| PROBLEM TO SOLVE |
Look below for the line that has "<<< garnet, line 7". Set down the lines from there through the line that has "Between garnet and", exactly as written.

[Stored data entries]
☆ ☆ ☆ ☆
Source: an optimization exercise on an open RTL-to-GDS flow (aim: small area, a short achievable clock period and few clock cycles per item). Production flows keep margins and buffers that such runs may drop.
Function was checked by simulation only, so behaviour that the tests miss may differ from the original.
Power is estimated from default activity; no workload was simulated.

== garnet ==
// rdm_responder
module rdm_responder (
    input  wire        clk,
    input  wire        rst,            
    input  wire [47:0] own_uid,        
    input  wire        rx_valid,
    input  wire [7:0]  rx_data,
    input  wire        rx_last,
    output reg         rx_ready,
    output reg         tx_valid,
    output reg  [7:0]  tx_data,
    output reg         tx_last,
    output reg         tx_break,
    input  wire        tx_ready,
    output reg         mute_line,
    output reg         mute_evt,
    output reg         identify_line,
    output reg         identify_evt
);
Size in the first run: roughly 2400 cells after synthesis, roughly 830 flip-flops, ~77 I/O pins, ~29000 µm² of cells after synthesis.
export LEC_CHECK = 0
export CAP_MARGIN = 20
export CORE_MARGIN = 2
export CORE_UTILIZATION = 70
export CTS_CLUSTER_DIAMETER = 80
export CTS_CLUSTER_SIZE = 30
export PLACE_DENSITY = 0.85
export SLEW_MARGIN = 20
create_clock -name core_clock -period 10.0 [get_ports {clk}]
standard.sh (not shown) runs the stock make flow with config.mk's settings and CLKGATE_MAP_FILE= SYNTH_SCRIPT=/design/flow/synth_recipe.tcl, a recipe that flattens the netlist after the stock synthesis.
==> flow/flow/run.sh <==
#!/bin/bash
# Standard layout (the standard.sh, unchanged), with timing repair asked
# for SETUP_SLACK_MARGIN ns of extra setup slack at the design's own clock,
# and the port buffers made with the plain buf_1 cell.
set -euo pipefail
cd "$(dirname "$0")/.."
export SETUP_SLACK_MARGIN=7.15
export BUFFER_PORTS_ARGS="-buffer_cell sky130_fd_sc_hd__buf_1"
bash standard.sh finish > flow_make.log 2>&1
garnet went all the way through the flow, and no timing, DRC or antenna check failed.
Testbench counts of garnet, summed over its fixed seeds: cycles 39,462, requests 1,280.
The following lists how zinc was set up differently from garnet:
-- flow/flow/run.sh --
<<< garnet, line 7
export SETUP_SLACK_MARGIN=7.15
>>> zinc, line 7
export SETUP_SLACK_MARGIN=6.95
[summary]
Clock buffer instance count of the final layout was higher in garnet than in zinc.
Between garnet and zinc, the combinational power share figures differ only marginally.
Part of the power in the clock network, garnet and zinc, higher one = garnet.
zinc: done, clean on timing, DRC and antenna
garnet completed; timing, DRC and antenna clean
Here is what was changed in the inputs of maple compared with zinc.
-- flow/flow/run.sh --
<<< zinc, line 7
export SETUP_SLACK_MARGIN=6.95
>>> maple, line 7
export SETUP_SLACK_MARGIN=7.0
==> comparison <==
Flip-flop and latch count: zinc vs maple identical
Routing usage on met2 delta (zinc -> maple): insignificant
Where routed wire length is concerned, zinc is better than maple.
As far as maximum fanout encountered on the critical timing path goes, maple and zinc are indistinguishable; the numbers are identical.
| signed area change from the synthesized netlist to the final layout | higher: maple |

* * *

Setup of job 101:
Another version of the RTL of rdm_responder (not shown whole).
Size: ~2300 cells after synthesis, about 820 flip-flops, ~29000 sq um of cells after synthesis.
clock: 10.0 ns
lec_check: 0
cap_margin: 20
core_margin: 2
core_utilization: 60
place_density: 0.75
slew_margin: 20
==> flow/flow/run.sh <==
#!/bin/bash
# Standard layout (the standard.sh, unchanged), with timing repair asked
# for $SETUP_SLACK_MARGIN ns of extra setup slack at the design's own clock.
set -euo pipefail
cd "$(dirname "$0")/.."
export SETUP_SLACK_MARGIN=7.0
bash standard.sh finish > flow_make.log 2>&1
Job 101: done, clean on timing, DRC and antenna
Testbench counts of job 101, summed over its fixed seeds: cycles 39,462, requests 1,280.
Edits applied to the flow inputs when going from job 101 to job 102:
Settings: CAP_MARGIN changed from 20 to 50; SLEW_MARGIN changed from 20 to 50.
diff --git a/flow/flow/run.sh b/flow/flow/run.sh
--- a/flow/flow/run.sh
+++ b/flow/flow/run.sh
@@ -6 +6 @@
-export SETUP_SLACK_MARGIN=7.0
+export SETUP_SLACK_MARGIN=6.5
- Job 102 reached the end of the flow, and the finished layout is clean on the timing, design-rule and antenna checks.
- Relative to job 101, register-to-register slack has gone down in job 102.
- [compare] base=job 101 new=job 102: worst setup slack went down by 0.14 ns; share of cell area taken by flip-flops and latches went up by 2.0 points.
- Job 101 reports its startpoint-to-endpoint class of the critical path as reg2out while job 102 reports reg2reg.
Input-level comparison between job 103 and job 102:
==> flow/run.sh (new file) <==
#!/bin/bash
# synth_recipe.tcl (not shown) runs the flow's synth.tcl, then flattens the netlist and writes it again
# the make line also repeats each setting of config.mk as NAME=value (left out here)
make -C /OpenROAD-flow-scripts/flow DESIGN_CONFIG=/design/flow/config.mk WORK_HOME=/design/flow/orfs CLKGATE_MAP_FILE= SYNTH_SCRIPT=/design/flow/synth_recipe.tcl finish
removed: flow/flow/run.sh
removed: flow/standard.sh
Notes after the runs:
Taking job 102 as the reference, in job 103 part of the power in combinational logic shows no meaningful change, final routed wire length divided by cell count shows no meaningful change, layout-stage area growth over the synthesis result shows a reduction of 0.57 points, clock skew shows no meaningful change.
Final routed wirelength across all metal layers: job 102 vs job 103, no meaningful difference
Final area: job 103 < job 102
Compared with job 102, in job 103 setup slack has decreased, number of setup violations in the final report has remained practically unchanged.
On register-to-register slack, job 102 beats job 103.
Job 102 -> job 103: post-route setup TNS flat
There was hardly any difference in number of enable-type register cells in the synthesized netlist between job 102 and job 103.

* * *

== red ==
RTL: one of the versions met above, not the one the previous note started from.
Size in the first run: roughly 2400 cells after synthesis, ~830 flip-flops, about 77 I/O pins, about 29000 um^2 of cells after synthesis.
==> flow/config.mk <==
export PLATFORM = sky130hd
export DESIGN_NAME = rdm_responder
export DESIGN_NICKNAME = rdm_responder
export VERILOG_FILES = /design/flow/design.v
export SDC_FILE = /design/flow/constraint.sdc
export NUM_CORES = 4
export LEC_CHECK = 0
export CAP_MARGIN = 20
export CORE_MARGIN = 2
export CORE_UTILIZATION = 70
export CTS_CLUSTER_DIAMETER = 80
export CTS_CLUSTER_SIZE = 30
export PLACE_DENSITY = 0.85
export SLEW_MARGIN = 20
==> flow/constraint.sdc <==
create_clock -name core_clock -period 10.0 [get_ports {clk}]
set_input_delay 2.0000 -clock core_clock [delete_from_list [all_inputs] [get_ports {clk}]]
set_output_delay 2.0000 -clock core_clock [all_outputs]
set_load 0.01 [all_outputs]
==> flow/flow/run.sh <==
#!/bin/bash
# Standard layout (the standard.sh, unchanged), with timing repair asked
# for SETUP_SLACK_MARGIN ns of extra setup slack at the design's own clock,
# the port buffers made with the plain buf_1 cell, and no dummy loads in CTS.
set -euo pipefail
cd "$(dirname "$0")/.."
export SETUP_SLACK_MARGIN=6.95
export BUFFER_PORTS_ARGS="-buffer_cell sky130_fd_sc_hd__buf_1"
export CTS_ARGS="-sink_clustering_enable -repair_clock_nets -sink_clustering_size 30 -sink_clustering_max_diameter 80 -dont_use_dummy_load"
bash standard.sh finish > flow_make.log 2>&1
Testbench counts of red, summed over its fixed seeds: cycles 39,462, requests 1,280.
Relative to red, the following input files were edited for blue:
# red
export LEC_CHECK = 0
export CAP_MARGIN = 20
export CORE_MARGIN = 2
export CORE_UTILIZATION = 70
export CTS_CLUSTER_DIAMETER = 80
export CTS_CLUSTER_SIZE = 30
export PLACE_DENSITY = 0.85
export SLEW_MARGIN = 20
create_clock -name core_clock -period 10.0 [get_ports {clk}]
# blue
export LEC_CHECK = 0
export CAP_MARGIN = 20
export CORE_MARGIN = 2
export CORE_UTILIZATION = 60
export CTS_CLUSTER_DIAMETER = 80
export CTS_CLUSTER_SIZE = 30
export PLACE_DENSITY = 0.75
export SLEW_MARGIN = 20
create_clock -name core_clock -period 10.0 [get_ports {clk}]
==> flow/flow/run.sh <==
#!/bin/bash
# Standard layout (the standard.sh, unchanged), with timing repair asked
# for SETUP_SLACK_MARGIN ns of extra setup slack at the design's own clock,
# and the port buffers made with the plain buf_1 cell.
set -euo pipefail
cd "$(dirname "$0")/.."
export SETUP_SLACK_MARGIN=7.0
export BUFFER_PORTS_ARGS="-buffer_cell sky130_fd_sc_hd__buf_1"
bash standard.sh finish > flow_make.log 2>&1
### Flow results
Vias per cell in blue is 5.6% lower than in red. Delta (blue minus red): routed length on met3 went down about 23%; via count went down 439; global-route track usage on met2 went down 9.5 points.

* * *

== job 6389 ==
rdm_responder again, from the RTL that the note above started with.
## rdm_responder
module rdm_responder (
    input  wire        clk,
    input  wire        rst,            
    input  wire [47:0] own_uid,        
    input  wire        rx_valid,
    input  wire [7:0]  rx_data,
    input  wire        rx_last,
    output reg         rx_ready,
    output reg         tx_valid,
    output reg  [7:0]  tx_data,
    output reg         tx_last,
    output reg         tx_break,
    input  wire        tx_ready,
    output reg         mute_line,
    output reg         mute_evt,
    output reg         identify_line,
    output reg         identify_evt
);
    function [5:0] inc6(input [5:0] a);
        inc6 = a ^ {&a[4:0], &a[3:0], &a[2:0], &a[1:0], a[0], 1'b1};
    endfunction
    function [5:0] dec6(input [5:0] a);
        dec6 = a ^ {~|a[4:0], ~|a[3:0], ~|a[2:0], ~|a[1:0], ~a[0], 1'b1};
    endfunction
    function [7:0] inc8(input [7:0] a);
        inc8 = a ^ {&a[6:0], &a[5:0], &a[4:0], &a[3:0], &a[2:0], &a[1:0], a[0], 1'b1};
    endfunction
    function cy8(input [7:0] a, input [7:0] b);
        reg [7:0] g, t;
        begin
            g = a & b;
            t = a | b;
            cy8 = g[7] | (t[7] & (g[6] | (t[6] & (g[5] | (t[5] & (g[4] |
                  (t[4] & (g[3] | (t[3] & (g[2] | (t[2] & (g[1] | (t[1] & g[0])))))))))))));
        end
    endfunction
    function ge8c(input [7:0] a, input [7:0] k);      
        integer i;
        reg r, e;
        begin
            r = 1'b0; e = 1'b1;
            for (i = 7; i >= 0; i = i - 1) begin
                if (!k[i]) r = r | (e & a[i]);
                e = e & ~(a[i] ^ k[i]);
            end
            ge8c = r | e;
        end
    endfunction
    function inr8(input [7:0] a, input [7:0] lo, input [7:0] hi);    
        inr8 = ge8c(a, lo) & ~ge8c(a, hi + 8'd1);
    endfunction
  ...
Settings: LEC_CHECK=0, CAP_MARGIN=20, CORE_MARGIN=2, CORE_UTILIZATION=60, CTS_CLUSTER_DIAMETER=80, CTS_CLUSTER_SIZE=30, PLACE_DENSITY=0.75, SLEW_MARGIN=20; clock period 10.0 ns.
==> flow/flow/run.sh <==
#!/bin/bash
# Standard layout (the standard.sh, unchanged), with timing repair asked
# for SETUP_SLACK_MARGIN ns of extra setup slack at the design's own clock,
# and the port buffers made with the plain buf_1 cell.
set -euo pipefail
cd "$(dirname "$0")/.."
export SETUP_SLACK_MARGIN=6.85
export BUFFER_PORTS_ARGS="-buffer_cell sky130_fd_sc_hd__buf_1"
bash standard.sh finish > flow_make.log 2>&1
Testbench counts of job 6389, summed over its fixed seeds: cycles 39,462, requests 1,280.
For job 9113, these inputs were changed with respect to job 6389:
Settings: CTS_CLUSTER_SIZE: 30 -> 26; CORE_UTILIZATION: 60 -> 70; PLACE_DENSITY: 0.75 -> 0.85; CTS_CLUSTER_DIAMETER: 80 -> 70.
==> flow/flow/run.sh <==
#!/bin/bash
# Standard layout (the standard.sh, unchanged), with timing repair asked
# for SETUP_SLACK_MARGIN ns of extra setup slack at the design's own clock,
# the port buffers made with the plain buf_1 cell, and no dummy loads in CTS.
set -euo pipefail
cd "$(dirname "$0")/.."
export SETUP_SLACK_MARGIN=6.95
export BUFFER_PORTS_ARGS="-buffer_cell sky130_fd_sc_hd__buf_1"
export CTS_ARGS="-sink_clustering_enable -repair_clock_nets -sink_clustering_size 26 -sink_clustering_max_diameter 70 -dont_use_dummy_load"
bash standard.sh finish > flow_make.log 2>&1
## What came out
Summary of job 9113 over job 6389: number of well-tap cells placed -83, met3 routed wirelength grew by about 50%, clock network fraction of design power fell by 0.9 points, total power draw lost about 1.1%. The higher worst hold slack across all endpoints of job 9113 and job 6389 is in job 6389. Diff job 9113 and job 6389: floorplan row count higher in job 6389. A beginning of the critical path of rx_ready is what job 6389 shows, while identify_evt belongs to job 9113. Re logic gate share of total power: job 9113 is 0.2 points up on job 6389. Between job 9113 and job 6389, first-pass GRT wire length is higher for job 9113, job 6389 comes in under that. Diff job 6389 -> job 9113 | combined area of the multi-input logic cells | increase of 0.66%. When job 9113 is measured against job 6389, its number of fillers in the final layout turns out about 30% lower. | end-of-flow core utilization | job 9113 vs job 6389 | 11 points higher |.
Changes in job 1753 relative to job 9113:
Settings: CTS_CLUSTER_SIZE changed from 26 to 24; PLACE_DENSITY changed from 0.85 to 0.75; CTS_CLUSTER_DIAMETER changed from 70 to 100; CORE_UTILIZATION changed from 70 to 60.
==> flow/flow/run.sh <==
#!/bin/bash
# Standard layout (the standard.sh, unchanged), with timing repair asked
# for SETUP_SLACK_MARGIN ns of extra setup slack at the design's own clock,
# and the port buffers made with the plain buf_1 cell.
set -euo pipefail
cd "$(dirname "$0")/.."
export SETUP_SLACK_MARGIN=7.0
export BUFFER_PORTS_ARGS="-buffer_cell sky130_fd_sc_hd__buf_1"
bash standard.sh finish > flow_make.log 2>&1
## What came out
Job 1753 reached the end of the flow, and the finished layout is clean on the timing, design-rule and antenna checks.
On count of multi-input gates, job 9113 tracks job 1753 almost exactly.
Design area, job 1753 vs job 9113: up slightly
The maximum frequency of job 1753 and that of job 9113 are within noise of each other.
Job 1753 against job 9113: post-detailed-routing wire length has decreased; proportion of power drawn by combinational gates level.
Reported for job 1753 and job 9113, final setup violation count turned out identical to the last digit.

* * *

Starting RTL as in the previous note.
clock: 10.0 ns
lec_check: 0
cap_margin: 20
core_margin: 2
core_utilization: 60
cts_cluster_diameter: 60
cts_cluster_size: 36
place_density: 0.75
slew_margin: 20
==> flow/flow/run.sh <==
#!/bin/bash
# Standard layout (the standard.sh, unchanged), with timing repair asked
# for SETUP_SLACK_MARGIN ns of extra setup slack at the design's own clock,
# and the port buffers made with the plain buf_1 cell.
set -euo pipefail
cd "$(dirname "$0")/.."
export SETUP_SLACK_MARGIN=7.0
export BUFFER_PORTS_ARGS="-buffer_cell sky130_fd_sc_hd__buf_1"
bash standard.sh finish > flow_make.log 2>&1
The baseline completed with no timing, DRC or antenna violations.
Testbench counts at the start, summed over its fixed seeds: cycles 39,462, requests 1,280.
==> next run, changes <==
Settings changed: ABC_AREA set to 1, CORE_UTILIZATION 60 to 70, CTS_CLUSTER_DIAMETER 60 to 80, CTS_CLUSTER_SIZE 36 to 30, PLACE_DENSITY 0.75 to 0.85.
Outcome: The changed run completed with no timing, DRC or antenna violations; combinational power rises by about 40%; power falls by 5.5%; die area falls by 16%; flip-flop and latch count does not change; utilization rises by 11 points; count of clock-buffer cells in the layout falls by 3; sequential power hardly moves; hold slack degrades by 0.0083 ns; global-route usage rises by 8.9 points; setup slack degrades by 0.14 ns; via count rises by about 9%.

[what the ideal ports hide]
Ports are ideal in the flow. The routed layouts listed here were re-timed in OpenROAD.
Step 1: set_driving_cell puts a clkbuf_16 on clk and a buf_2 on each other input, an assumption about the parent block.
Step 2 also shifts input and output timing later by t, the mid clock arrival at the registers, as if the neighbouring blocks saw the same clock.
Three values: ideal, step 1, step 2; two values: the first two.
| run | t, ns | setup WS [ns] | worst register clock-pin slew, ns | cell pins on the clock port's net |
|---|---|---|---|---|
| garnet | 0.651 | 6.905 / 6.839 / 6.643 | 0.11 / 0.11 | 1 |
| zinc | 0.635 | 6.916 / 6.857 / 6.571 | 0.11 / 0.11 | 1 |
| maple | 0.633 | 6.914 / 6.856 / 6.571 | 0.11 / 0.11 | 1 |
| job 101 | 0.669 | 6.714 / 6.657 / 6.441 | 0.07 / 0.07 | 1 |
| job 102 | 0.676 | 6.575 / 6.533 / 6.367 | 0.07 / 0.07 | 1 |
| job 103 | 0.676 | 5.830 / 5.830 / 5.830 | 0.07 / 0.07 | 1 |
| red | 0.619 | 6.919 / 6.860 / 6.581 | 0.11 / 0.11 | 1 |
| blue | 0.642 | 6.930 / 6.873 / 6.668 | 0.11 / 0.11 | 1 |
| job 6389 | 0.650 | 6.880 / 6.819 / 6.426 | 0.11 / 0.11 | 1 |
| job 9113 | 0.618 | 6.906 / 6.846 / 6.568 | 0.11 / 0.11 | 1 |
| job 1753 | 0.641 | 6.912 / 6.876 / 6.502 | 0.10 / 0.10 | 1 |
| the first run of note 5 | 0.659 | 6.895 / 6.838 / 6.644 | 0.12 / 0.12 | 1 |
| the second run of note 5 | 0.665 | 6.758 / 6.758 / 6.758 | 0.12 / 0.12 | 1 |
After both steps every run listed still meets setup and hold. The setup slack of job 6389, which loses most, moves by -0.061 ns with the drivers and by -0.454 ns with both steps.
☆ ☆ ☆ ☆
| RESULT OF THIS TASK |
<<< garnet, line 7
export SETUP_SLACK_MARGIN=7.15
>>> zinc, line 7
export SETUP_SLACK_MARGIN=6.95
[summary]
Clock buffer instance count of the final layout was higher in garnet than in zinc.
Between garnet and zinc, the combinational power share figures differ only marginally.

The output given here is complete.